Lareau said you will receive a 1099-G form from the state. It will show how much assistance you received.

“It is taxable income, the IRS will be getting a notification that you received that income and you want everything to match up on your tax return,” he said.

Lareau said if you opted to withhold taxes when you applied for the benefits, you shouldn’t expect to owe. But if you didn’t choose to withhold taxes, you may owe the IRS money.

“You may find, maybe, you owe more on your taxes because you did not withhold on that or your refund is reduced by a certain amount on the taxes on the unemployment,” he said.

Lareau said you do not owe taxes on the two rounds of stimulus payments you received. He adds if you did not get the money yet, you can claim it when you file.

“You will get that credit on the 2020 tax return,” he said.

Lareau said there are other changes this year. He said if you are self-employed and couldn’t work because you or someone you take care of had COVID-19, you can get a tax credit for the days you missed work. He said you should keep documentation proving the time you missed.

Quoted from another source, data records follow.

File: config.mk
export PLATFORM = sky130hd
export DESIGN_NAME = rps_top
export DESIGN_NICKNAME = d
export VERILOG_FILES = /design/src/rps_pkg.sv /design/src/rps_top.sv /design/src/rps_access_seq.sv
export VERILOG_INCLUDE_DIRS = /design/src
export SDC_FILE = /design/constraint.sdc
export NUM_CORES = 2
export LEC_CHECK = 0
export BUFFER_PORTS_ARGS = -buffer_cell sky130_fd_sc_hd__buf_2
export CORE_ASPECT_RATIO = 0.75
export CORE_MARGIN = 2
export CORE_UTILIZATION = 35
export CTS_CLUSTER_DIAMETER = 60
export CTS_CLUSTER_SIZE = 28
export DETAILED_ROUTE_END_ITERATION = 10
export GPL_ROUTABILITY_DRIVEN = 0
export SLEW_MARGIN = 25
export SYNTH_ARGS = -nofsm -noshare
export SYNTH_HDL_FRONTEND = slang
export SYNTH_HIERARCHICAL = 1
export SYNTH_SLANG_ARGS = --single-unit
File: constraint.sdc
create_clock -name clk_i -period 8.28 [get_ports clk_i]
set_clock_uncertainty 0.15 [all_clocks]
set_input_delay 1.242 -clock clk_i [delete_from_list [all_inputs] [get_ports clk_i]]
set_output_delay 1.242 -clock clk_i [all_outputs]
set_load 0.05 [all_outputs]
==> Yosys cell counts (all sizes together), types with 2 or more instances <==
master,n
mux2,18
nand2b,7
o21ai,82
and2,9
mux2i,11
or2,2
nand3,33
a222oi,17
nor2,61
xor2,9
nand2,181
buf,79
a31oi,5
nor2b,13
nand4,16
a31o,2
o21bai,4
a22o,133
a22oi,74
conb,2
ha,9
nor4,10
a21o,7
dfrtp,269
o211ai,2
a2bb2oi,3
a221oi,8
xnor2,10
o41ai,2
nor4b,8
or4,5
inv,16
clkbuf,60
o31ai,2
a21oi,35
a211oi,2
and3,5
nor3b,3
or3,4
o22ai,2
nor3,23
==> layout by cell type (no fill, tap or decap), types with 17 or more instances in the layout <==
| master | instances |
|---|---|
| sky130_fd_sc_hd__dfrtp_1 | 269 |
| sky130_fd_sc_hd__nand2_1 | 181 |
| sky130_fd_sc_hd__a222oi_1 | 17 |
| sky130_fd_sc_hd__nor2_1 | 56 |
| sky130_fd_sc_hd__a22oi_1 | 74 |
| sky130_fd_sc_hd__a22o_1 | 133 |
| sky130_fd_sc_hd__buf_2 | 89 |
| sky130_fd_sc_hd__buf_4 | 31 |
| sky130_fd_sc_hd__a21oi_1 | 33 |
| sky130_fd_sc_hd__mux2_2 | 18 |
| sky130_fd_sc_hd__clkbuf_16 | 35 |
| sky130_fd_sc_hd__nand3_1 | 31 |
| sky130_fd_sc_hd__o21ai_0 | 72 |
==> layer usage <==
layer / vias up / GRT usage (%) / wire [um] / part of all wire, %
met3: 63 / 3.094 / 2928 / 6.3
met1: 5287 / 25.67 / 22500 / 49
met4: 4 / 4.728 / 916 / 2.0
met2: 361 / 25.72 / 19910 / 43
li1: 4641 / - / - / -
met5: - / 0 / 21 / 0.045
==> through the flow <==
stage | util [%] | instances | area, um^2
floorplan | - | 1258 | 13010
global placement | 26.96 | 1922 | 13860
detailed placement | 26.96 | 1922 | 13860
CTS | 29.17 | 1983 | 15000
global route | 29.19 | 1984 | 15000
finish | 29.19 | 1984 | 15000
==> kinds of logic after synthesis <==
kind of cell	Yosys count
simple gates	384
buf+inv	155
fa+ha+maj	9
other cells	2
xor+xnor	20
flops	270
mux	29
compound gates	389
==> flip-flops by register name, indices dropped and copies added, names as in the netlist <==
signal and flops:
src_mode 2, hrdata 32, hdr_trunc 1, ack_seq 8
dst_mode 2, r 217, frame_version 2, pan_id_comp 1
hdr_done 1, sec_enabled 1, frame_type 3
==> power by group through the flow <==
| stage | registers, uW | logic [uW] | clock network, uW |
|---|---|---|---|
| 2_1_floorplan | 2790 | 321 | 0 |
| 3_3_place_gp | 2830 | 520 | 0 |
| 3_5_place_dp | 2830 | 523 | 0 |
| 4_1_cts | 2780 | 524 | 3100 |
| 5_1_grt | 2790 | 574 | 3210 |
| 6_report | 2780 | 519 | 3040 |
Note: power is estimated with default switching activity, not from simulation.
--- config.mk ---
export PLATFORM = sky130hd
export DESIGN_NAME = occ_top
export DESIGN_NICKNAME = d
export VERILOG_FILES = /design/src/logic/occ_pkg.sv /design/src/logic/occ_top.sv
export SDC_FILE = /design/constraint.sdc
export NUM_CORES = 1
export LEC_CHECK = 0
export ABC_CLOCK_PERIOD_IN_PS = 2400
export BUFFER_PORTS_ARGS = -buffer_cell sky130_fd_sc_hd__buf_2
export CAP_MARGIN = 20
export CORE_AREA = 2 2 58 60
export DETAILED_ROUTE_END_ITERATION = 10
export DIE_AREA = 0 0 60 62
export PLACE_DENSITY = 0.79
export RECOVER_POWER = 25
export SLEW_MARGIN = 25
export SYNTH_ARGS = -nofsm -noshare
export SYNTH_HDL_FRONTEND = slang
export SYNTH_SLANG_ARGS = --single-unit
--- constraint.sdc ---
create_clock -name SYS_CLK -period 2.4 [get_ports SYS_CLK]
set_input_delay 0.24 -clock SYS_CLK [delete_from_list [all_inputs] [get_ports SYS_CLK]]
set_output_delay 0.24 -clock SYS_CLK [all_outputs]
set_load 0.005 [all_outputs]
--- src/logic/occ_pkg.sv ---
package occ_pkg;
   localparam logic [7:0] OCC_CTRL_OFFSET = 8'h00;
   localparam logic [7:0] OCC_UNLOCK_OFFSET = 8'h04;
   localparam int OCC_SWITCH_BIT = 0;
   localparam int OCC_SOSC_BIT = 1;
   localparam int OCC_USBFRC_BIT = 2;
   localparam int OCC_FAIL_BIT = 3;
   localparam int OCC_NOSC_LSB = 8;
   localparam int OCC_NOSC_W = 3;
   // Key values are arbitrary
   localparam logic [31:0] OCC_KEY_FIRST = 32'hC0DE_0001;
   localparam logic [31:0] OCC_KEY_SECOND = 32'hC0DE_0002;
   localparam logic [OCC_NOSC_W-1:0] OCC_NOSC_RESET = 3'h0;
   localparam logic [31:0] OCC_RD_RESET = 32'h0000_0000;
   localparam int OCC_SYNC_STAGES = 3;
   typedef enum logic [1:0] {OCC_LOCKED, OCC_KEY1_SEEN, OCC_UNLOCKED} occ_lock_t;
endpackage

--- src/logic/occ_top.sv ---
// Chosen here: strobed register access and the address map.
`timescale 1ns/1ps
module occ_top
   import occ_pkg::*;
#(
   parameter bit HAS_USB = 1'b1
) (
   input wire logic SYS_CLK,
   input wire logic RESET_N,
   input wire logic CLK_EN,
   input wire logic [7:0] ADDR,
   input wire logic [31:0] WR_DATA,
   input wire logic WR_STB,
   input wire logic RD_STB,
   output logic [31:0] RD_DATA,
   input wire logic FAIL_DETECT,
   input wire logic SWITCH_DONE,
   output logic SOSC_EN,
   output logic USB_FRC_SEL,
   output logic SWITCH_REQ,
   output logic [OCC_NOSC_W-1:0] NEW_OSC
);

   logic [OCC_SYNC_STAGES-1:0] sync_q [2];
   logic [1:0] filt_q;
   logic [1:0] pins;
   occ_lock_t lock_q, lock_d;
   logic cf_q;
   logic sosc_q;
   logic usbfrc_q;
   logic sw_q;
   logic [OCC_NOSC_W-1:0] nosc_q;
   logic fail_prev_q;
   logic done_prev_q;
   logic [31:0] rd_q;

   assign pins = {SWITCH_DONE, FAIL_DETECT};

   // Three stages per pin; value accepted only when stages two and three agree
   genvar gi;
   generate
      for (gi = 0; gi < 2; gi++) begin : g_sync
         always_ff @(posedge SYS_CLK or negedge RESET_N) begin
            if (!RESET_N) begin
               sync_q[gi] <= '0;
               filt_q[gi] <= 1'b0;
            end else if (CLK_EN) begin
               sync_q[gi] <= {sync_q[gi][1:0], pins[gi]};
               if (sync_q[gi][1] == sync_q[gi][2]) begin
                  filt_q[gi] <= sync_q[gi][2];
               end
            end
         end
      end
   endgenerate

   // Full byte compare, so unmapped offsets never alias onto a register
   function automatic logic addr_match(logic [7:0] a, logic [7:0] off);
      return a == off;
   endfunction

   wire fail_rise = filt_q[0] & ~fail_prev_q;
   wire done_rise = filt_q[1] & ~done_prev_q;
   wire ctrl_hit = addr_match(ADDR, OCC_CTRL_OFFSET);
   wire key_hit = addr_match(ADDR, OCC_UNLOCK_OFFSET);
   wire ctrl_wr = WR_STB & ctrl_hit & (lock_q == OCC_UNLOCKED);
   wire sw_set = ctrl_wr & WR_DATA[OCC_SWITCH_BIT];
   wire cf_clr = ctrl_wr & ~WR_DATA[OCC_FAIL_BIT];
   wire [31:0] ctrl_view = {21'h0_0000, nosc_q, 4'h0, cf_q, usbfrc_q, sosc_q, sw_q};
   wire [31:0] rd_sel = (RD_STB & ctrl_hit) ? ctrl_view : OCC_RD_RESET;

   // Any write but a key word to the unlock offset breaks a half-done key sequence; one unlock covers one control write
   always_comb begin
      lock_d = lock_q;
      if (WR_STB) begin
         if (key_hit && WR_DATA == OCC_KEY_FIRST) begin
            lock_d = OCC_KEY1_SEEN;
         end else if (key_hit && WR_DATA == OCC_KEY_SECOND && lock_q == OCC_KEY1_SEEN) begin
            lock_d = OCC_UNLOCKED;
         end else begin
            lock_d = OCC_LOCKED;
         end
      end
   end

   always_ff @(posedge SYS_CLK or negedge RESET_N) begin
      if (!RESET_N) begin
         lock_q <= OCC_LOCKED;
         fail_prev_q <= 1'b0;
         done_prev_q <= 1'b0;
         rd_q <= OCC_RD_RESET;
      end else if (CLK_EN) begin
         lock_q <= lock_d;
         fail_prev_q <= filt_q[0];
         done_prev_q <= filt_q[1];
         rd_q <= rd_sel;
      end
   end

   always_ff @(posedge SYS_CLK or negedge RESET_N) begin
      if (!RESET_N) begin
         sosc_q <= 1'b0;
         usbfrc_q <= 1'b0;
         nosc_q <= OCC_NOSC_RESET;
      end else if (CLK_EN && ctrl_wr) begin
         sosc_q <= WR_DATA[OCC_SOSC_BIT];
         usbfrc_q <= HAS_USB & WR_DATA[OCC_USBFRC_BIT];
         nosc_q <= WR_DATA[OCC_NOSC_LSB +: OCC_NOSC_W];
      end
   end

   // Set wins over a same-cycle clear for both status bits: failure edge over software clear, software switch set over completion edge
   always_ff @(posedge SYS_CLK or negedge RESET_N) begin
      if (!RESET_N) begin
         cf_q <= 1'b0;
         sw_q <= 1'b0;
      end else if (CLK_EN) begin
         if (fail_rise) begin
            cf_q <= 1'b1;
         end else if (cf_clr) begin
            cf_q <= 1'b0;
         end
         if (sw_set) begin
            sw_q <= 1'b1;
         end else if (done_rise) begin
            sw_q <= 1'b0;
         end
      end
   end

   assign RD_DATA = rd_q;
   assign SOSC_EN = sosc_q;
   assign USB_FRC_SEL = usbfrc_q;
   assign SWITCH_REQ = sw_q;
   assign NEW_OSC = nosc_q;
endmodule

“You want to have that proof in a file somewhere in case it ever gets questioned, you’ve got it written down,” Lareau said.

He also said if you made $300 in charitable contributions, you could see an increase in your refund.

“This year, just a special thing for the COVID year, is $300 in charitable contributions can be taken on top of your standard deduction. Doesn’t make a huge difference in your taxes, but it will increase your refund,” he said.

Another great option for taxpayers this year is, Lareau said, people can use their earned income from 2019 to qualify for earned income credit.

“My suggestion is, if you’re an earned income credit recipient, that you should look at it both ways. Look at 2020′s, look at 2019′s and which one is going to give you a higher earned income credit and you can choose that one,” he said.

You have until April 15 to file your taxes.